TASK INSTRUCTIONS
Emit the line that holds "o22ai | 17 |" and all lines following it through the end of the data, verbatim, and nothing else.

SUPPLIED DATA
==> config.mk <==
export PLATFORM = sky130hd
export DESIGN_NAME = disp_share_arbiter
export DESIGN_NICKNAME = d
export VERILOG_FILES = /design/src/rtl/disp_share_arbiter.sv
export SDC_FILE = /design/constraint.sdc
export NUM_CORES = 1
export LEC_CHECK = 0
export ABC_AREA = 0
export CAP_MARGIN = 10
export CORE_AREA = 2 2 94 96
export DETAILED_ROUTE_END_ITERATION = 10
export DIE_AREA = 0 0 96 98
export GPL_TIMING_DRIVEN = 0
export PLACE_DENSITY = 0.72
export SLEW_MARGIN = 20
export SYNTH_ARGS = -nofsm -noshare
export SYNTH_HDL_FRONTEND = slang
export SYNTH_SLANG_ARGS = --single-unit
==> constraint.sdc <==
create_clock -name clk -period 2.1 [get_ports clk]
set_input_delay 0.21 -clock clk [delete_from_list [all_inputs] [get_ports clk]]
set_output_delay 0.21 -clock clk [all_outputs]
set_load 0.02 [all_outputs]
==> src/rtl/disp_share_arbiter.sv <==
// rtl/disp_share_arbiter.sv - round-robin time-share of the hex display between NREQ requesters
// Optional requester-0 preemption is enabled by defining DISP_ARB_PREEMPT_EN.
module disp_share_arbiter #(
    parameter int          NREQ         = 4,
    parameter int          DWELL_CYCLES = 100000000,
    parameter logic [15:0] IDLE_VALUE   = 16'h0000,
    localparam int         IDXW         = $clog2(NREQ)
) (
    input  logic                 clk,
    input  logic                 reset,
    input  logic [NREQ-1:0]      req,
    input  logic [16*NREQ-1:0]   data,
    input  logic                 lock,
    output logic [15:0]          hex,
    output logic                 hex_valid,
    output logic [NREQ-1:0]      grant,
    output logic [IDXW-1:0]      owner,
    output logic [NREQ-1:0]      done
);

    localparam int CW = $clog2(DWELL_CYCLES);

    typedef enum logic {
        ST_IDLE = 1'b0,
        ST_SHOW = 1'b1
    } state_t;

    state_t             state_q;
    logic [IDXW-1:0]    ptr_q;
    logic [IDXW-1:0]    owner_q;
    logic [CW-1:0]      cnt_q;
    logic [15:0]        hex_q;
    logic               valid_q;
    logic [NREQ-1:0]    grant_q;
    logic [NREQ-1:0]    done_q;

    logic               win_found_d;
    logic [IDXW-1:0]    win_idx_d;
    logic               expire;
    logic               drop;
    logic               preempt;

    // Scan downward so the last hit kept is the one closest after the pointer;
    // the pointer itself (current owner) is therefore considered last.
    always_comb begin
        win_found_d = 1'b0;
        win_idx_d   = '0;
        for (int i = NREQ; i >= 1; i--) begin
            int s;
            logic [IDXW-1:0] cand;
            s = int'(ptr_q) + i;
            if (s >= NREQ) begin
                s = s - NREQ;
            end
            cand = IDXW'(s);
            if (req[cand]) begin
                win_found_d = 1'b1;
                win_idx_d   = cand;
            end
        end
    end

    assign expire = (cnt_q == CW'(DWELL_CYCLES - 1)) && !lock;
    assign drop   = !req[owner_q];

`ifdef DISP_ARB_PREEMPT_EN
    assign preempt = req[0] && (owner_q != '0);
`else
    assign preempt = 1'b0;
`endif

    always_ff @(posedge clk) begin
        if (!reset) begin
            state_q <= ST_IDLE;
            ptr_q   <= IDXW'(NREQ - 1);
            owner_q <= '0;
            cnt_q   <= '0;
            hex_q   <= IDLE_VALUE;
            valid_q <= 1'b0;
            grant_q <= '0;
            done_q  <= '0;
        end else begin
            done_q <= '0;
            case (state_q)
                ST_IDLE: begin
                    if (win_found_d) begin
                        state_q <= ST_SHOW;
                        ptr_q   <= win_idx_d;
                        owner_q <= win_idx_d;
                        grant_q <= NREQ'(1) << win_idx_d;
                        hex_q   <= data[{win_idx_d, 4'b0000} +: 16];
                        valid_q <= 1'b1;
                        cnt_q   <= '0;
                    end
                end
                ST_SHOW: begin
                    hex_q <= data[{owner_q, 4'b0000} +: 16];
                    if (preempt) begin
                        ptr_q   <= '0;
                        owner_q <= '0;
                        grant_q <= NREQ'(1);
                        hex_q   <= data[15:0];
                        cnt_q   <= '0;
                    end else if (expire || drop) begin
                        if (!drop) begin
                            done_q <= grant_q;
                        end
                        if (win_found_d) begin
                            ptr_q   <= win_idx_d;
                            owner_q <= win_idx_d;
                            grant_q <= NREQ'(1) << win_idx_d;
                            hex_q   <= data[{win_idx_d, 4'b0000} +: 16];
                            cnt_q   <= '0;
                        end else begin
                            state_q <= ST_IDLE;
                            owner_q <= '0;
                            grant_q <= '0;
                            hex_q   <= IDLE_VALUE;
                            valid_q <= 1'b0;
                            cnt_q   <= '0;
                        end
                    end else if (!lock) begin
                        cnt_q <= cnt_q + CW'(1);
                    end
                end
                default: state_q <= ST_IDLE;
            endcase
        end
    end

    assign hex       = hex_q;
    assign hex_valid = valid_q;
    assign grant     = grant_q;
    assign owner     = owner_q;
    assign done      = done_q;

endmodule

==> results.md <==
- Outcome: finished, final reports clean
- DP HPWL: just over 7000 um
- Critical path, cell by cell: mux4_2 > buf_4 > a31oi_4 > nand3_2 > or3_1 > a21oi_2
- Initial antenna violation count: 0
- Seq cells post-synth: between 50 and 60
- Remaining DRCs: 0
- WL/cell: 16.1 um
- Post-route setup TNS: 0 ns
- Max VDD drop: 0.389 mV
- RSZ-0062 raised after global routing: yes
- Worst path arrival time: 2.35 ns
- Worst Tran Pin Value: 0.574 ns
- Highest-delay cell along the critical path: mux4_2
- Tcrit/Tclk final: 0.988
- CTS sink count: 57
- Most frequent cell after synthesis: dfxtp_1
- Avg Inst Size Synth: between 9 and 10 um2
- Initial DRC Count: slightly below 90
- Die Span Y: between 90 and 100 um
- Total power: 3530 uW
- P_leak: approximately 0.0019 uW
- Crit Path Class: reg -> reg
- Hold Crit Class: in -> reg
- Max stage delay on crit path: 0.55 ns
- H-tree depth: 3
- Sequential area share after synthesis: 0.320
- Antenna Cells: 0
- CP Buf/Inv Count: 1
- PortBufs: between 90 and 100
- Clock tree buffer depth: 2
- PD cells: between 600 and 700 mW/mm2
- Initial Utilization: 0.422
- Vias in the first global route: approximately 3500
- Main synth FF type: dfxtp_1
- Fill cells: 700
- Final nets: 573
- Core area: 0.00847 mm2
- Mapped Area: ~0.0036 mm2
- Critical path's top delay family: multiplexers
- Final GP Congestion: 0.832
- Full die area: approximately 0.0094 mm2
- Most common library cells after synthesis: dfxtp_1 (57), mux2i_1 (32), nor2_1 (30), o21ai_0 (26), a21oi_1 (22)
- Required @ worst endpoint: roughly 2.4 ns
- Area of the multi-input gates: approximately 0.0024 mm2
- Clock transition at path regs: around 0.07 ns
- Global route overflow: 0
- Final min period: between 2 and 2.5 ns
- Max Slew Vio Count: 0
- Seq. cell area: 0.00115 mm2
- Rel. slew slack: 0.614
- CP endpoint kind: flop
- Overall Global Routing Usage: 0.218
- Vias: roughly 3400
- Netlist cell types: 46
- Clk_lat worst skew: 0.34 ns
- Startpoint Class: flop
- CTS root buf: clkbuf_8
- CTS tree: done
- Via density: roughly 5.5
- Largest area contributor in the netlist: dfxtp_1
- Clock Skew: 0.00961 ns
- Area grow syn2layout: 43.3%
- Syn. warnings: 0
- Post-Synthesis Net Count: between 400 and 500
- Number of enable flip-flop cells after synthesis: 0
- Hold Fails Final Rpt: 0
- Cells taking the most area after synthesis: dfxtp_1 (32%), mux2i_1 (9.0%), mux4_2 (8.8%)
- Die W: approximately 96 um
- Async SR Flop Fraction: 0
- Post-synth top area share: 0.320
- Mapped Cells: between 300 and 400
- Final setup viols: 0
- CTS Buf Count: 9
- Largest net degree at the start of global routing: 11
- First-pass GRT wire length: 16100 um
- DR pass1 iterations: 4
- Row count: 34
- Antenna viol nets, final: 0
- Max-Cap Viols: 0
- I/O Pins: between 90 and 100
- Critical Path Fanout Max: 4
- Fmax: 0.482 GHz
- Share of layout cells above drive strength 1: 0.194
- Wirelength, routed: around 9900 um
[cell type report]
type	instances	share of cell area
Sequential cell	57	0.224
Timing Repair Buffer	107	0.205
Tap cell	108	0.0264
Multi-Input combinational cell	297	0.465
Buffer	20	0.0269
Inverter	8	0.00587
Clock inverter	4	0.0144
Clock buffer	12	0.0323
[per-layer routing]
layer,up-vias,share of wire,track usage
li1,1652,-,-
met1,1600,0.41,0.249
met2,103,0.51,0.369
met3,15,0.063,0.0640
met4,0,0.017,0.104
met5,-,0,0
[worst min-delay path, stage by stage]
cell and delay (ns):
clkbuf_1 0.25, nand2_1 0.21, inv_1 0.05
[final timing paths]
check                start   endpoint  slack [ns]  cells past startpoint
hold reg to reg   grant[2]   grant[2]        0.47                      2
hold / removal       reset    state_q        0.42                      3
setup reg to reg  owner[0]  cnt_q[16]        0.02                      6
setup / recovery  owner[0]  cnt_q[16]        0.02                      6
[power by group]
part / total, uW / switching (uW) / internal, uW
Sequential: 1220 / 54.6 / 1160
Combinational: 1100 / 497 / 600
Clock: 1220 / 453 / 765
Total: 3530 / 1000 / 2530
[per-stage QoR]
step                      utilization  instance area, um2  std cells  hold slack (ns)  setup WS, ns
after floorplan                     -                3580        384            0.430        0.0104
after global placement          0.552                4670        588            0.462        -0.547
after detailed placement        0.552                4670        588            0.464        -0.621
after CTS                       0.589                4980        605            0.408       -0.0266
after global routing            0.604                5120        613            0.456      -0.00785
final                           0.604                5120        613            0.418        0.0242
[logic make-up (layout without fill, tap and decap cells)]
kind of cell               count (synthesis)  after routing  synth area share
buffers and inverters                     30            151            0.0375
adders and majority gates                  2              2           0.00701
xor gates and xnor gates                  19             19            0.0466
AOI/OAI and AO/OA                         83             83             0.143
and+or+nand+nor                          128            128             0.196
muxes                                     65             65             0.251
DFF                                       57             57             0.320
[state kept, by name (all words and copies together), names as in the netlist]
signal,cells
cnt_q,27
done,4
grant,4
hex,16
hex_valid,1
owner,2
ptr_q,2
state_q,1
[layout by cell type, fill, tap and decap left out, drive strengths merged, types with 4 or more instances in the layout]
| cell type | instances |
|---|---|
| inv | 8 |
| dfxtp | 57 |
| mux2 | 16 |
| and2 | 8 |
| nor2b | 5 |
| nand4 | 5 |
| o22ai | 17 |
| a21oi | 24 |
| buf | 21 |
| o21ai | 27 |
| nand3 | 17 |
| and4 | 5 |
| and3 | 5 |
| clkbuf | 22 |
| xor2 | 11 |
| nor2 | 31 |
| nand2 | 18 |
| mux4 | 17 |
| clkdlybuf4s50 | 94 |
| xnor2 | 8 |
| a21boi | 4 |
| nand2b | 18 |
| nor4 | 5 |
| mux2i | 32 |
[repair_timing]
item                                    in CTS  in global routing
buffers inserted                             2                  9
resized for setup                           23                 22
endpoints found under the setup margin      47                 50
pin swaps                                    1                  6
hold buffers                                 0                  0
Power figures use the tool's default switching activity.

YOUR SOLUTION
| o22ai | 17 |
| a21oi | 24 |
| buf | 21 |
| o21ai | 27 |
| nand3 | 17 |
| and4 | 5 |
| and3 | 5 |
| clkbuf | 22 |
| xor2 | 11 |
| nor2 | 31 |
| nand2 | 18 |
| mux4 | 17 |
| clkdlybuf4s50 | 94 |
| xnor2 | 8 |
| a21boi | 4 |
| nand2b | 18 |
| nor4 | 5 |
| mux2i | 32 |
[repair_timing]
item                                    in CTS  in global routing
buffers inserted                             2                  9
resized for setup                           23                 22
endpoints found under the setup margin      47                 50
pin swaps                                    1                  6
hold buffers                                 0                  0
Power figures use the tool's default switching activity.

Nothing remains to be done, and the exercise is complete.